A few days later, my grandson came over for a playdate and got chicken nugget crumbs all over the couch. Eager to help with the cleanup, he sharply yanked on the vacuum hose, which then knocked into the kitchen stepstool and almost fell on him. As I reached out to prevent the collision of grandson and stepstool, I noticed a well-worn index card on the floor near the bookcase, blinking up at me. After getting over the shock of seeing the cheesecake recipe staring at me from a space that I could have sworn was empty two minutes prior, I assumed that it must have slipped out of my recipe book as I was putting it away three days ago. The fact that it remained undetected in this heavily trafficked location for so long remains a mystery, but its startling appearance gently nudged me back to my computer.

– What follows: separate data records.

--- config.mk ---
export PLATFORM = sky130hd
export DESIGN_NAME = batch_rr_switch
export DESIGN_NICKNAME = d
export VERILOG_FILES = /design/src/rtl/bsw_pkg.sv /design/src/rtl/bsw_batch_fifo.sv /design/src/rtl/bsw_arbiter.sv /design/src/rtl/bsw_rsp_route.sv /design/src/rtl/batch_rr_switch.sv
export SDC_FILE = /design/constraint.sdc
export NUM_CORES = 1
export LEC_CHECK = 0
export BUFFER_PORTS_ARGS = -buffer_cell sky130_fd_sc_hd__buf_2
export CAP_MARGIN = 20
export CORE_MARGIN = 2
export CORE_UTILIZATION = 35
export CTS_CLUSTER_SIZE = 10
export DETAILED_ROUTE_END_ITERATION = 16
export SLEW_MARGIN = 30
export SYNTH_ARGS = -nofsm -noshare
export SYNTH_HDL_FRONTEND = slang
export SYNTH_SLANG_ARGS = --single-unit
--- constraint.sdc ---
create_clock -name clk_i -period 3.7 [get_ports clk_i]
set_clock_uncertainty 0.1 [all_clocks]
set_input_delay 0.555 -clock clk_i [delete_from_list [all_inputs] [get_ports clk_i]]
set_output_delay 0.555 -clock clk_i [all_outputs]
set_load 0.1 [all_outputs]
--- src/rtl/bsw_pkg.sv ---
package bsw_pkg;
  typedef enum logic {ARB_PRIO = 1'b0, ARB_RR = 1'b1} arb_mode_e;

  // bits needed to carry a port index; 0 for a single port
  function automatic int idx_bits(input int n);
    return (n > 1) ? $clog2(n) : 0;
  endfunction
endpackage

We learn in Gemara (Avoda Zara 5b) that a person does not fully understand the “daas” of his teacher until 40 years have passed, a teaching that Rabba concluded based on the pasuk in Parshas Nitzavim 29:4, where Moshe says to the Bnei Yisrael: “Va’olech eschem arba’im shana bamidbar” – And I have led you for 40 years in the desert. It was only after 40 years had passed that the Bnei Yisrael were fully able to grasp Moshe Rabbeinu’s wisdom and perspective, and at the end of those 40 years, Moshe’s tachlis was complete; he would not be accompanying the Bnei Yisrael on the next step of their journey.
My mother-in-law built a future that she herself never entered, and perhaps this is the deepest, most poignant meaning of a legacy – to shape the tomorrows that we will never see.